- _EXERCISE PROMPT_: When you reach the line containing "lec_check: 0" in the records below, start copying exactly, and stop once you have copied the line containing "#(.N(XW), .B(6)) u_row".

Segment Start: GIVEN RECORDS

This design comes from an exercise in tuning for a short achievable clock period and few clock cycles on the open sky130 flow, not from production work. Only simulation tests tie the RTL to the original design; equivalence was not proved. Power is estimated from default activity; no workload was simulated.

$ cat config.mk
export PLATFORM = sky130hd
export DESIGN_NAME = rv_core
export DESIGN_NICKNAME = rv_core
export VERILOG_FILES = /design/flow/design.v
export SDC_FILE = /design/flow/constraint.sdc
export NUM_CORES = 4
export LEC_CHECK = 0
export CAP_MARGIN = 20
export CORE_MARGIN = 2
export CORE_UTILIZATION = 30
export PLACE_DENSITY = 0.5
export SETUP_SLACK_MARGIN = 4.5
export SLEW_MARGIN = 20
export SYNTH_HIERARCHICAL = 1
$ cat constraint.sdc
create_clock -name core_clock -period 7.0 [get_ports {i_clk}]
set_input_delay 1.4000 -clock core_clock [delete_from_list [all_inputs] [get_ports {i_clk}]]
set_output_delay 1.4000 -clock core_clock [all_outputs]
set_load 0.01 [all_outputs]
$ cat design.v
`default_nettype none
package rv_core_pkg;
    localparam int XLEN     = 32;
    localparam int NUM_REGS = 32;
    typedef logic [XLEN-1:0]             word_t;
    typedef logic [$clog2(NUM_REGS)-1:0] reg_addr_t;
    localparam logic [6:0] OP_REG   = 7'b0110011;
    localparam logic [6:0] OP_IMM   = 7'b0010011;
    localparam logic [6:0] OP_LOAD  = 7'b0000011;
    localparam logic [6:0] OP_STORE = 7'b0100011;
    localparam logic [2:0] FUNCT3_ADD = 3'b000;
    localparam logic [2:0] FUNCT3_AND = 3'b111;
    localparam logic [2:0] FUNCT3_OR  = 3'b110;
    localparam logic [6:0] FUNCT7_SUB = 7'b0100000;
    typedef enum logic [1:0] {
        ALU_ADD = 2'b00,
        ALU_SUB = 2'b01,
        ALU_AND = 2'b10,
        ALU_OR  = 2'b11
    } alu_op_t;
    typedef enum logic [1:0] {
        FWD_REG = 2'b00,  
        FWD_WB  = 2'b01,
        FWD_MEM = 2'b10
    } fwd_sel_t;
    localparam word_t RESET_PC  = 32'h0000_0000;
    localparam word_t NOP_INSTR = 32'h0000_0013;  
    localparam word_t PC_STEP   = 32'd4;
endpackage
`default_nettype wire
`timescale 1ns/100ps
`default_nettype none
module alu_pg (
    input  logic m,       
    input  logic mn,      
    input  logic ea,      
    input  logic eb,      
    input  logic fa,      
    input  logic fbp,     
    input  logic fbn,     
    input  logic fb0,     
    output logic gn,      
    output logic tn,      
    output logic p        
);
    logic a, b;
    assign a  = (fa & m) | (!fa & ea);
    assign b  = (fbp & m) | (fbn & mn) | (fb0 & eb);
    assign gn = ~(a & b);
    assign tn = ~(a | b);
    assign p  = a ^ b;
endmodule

Segment End: GIVEN RECORDS
Segment Start: GIVEN RECORDS

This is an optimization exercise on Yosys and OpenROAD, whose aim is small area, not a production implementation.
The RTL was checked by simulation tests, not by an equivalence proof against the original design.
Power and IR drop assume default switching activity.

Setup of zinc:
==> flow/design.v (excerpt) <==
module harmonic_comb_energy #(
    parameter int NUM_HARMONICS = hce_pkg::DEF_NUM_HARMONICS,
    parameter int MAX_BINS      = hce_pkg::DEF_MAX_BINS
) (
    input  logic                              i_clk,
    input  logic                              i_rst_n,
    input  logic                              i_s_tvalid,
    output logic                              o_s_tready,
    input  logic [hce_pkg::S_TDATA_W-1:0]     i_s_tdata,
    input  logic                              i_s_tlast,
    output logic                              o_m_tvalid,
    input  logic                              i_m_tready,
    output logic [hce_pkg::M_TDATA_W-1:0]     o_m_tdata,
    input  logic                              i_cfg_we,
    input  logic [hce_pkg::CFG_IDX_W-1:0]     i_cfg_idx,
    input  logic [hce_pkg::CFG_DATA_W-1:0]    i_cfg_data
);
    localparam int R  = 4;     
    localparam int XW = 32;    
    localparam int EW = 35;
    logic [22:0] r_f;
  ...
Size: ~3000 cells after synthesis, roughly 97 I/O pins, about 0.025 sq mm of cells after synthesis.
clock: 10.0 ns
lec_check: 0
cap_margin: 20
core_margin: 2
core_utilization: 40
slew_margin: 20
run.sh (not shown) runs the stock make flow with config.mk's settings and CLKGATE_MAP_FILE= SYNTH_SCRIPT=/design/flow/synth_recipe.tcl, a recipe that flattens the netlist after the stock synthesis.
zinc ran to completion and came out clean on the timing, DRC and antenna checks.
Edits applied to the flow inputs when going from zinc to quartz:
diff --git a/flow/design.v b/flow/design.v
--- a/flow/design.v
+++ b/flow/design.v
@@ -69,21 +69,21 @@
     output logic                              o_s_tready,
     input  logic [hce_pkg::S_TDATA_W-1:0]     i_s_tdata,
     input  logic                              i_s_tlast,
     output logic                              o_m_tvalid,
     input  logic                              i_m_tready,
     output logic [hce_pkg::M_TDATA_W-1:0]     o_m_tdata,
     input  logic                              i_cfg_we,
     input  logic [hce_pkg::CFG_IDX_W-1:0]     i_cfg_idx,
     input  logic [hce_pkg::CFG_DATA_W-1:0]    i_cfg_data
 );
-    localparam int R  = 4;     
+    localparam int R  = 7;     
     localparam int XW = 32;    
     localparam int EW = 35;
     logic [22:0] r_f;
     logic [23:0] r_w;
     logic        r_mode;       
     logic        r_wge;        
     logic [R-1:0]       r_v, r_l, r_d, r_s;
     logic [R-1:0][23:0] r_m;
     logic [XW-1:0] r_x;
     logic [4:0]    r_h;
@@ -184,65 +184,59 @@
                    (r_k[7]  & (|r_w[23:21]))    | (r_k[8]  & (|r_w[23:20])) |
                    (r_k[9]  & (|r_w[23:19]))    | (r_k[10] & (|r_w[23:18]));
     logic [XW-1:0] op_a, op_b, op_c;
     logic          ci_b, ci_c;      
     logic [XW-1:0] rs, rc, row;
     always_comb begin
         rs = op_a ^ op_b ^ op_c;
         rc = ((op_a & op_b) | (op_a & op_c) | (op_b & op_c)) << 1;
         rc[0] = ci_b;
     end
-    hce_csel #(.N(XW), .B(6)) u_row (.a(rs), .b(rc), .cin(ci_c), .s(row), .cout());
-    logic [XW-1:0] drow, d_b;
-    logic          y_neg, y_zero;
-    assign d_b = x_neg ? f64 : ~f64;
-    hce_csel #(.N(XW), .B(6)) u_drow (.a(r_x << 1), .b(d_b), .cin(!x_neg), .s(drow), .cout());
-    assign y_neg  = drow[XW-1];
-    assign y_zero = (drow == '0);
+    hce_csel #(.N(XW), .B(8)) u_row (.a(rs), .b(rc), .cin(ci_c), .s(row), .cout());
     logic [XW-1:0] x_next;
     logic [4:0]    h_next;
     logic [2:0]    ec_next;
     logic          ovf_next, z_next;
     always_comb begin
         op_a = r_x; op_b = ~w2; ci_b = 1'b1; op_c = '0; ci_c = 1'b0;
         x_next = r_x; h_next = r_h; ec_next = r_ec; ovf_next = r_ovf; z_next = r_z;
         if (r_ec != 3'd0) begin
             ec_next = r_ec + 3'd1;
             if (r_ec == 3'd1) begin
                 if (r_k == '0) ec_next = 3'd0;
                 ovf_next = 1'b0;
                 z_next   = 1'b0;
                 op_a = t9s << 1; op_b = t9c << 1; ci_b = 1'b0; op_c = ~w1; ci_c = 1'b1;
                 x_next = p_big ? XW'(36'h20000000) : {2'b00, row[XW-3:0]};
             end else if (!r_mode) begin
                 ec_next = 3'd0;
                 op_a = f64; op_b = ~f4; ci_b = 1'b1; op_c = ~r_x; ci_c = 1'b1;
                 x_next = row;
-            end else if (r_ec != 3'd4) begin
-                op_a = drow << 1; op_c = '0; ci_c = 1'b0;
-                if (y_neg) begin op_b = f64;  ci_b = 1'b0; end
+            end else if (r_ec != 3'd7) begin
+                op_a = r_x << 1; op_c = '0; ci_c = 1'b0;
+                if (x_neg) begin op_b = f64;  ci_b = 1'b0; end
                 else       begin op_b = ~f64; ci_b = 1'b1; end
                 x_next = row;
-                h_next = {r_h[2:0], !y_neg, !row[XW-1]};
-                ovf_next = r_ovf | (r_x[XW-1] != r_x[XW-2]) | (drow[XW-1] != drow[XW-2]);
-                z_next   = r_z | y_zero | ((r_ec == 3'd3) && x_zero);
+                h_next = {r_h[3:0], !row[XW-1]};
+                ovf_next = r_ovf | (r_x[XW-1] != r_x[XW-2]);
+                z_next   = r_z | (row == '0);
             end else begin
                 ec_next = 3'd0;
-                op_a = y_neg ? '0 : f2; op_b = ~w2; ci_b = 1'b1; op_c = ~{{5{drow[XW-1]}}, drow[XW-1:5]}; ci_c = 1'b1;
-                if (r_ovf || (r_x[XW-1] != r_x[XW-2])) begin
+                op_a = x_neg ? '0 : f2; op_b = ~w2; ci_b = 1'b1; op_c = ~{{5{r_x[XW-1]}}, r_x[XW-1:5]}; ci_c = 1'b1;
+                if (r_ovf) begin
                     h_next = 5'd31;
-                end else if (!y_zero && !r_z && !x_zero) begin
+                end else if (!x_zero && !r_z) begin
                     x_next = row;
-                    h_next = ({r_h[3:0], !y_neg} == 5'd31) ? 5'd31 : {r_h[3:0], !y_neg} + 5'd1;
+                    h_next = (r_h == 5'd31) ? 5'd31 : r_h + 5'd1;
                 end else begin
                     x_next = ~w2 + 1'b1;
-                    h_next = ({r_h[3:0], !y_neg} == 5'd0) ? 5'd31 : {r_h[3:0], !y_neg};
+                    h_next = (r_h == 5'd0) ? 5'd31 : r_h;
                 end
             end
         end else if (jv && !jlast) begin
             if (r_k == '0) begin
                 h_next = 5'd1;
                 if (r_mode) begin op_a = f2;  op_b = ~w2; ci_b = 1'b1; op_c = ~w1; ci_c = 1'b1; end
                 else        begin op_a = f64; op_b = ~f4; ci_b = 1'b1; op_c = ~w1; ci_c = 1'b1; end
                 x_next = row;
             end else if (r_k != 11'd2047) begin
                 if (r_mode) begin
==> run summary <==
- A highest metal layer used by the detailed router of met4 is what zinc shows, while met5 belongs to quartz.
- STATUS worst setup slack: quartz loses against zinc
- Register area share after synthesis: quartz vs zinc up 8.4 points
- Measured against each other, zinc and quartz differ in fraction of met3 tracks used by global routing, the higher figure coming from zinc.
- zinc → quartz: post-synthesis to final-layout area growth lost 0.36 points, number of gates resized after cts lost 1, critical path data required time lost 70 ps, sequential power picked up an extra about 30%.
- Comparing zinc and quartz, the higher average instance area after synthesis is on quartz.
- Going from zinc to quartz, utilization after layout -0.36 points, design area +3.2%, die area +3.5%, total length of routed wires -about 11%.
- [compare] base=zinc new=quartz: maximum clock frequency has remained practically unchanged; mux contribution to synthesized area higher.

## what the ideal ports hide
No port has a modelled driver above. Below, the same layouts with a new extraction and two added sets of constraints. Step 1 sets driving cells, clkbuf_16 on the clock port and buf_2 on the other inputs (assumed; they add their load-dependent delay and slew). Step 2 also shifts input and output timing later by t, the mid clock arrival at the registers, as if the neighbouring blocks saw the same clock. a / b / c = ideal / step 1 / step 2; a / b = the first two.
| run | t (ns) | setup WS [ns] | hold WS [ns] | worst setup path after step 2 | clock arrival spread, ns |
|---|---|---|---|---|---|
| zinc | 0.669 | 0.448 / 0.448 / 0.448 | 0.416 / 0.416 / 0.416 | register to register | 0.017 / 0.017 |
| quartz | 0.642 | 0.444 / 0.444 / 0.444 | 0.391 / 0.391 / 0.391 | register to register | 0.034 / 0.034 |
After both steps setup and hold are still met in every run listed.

Segment End: GIVEN RECORDS

- _EXERCISE SOLUTION_:
lec_check: 0
cap_margin: 20
core_margin: 2
core_utilization: 40
slew_margin: 20
run.sh (not shown) runs the stock make flow with config.mk's settings and CLKGATE_MAP_FILE= SYNTH_SCRIPT=/design/flow/synth_recipe.tcl, a recipe that flattens the netlist after the stock synthesis.
zinc ran to completion and came out clean on the timing, DRC and antenna checks.
Edits applied to the flow inputs when going from zinc to quartz:
diff --git a/flow/design.v b/flow/design.v
--- a/flow/design.v
+++ b/flow/design.v
@@ -69,21 +69,21 @@
     output logic                              o_s_tready,
     input  logic [hce_pkg::S_TDATA_W-1:0]     i_s_tdata,
     input  logic                              i_s_tlast,
     output logic                              o_m_tvalid,
     input  logic                              i_m_tready,
     output logic [hce_pkg::M_TDATA_W-1:0]     o_m_tdata,
     input  logic                              i_cfg_we,
     input  logic [hce_pkg::CFG_IDX_W-1:0]     i_cfg_idx,
     input  logic [hce_pkg::CFG_DATA_W-1:0]    i_cfg_data
 );
-    localparam int R  = 4;     
+    localparam int R  = 7;     
     localparam int XW = 32;    
     localparam int EW = 35;
     logic [22:0] r_f;
     logic [23:0] r_w;
     logic        r_mode;       
     logic        r_wge;        
     logic [R-1:0]       r_v, r_l, r_d, r_s;
     logic [R-1:0][23:0] r_m;
     logic [XW-1:0] r_x;
     logic [4:0]    r_h;
@@ -184,65 +184,59 @@
                    (r_k[7]  & (|r_w[23:21]))    | (r_k[8]  & (|r_w[23:20])) |
                    (r_k[9]  & (|r_w[23:19]))    | (r_k[10] & (|r_w[23:18]));
     logic [XW-1:0] op_a, op_b, op_c;
     logic          ci_b, ci_c;      
     logic [XW-1:0] rs, rc, row;
     always_comb begin
         rs = op_a ^ op_b ^ op_c;
         rc = ((op_a & op_b) | (op_a & op_c) | (op_b & op_c)) << 1;
         rc[0] = ci_b;
     end
-    hce_csel #(.N(XW), .B(6)) u_row (.a(rs), .b(rc), .cin(ci_c), .s(row), .cout());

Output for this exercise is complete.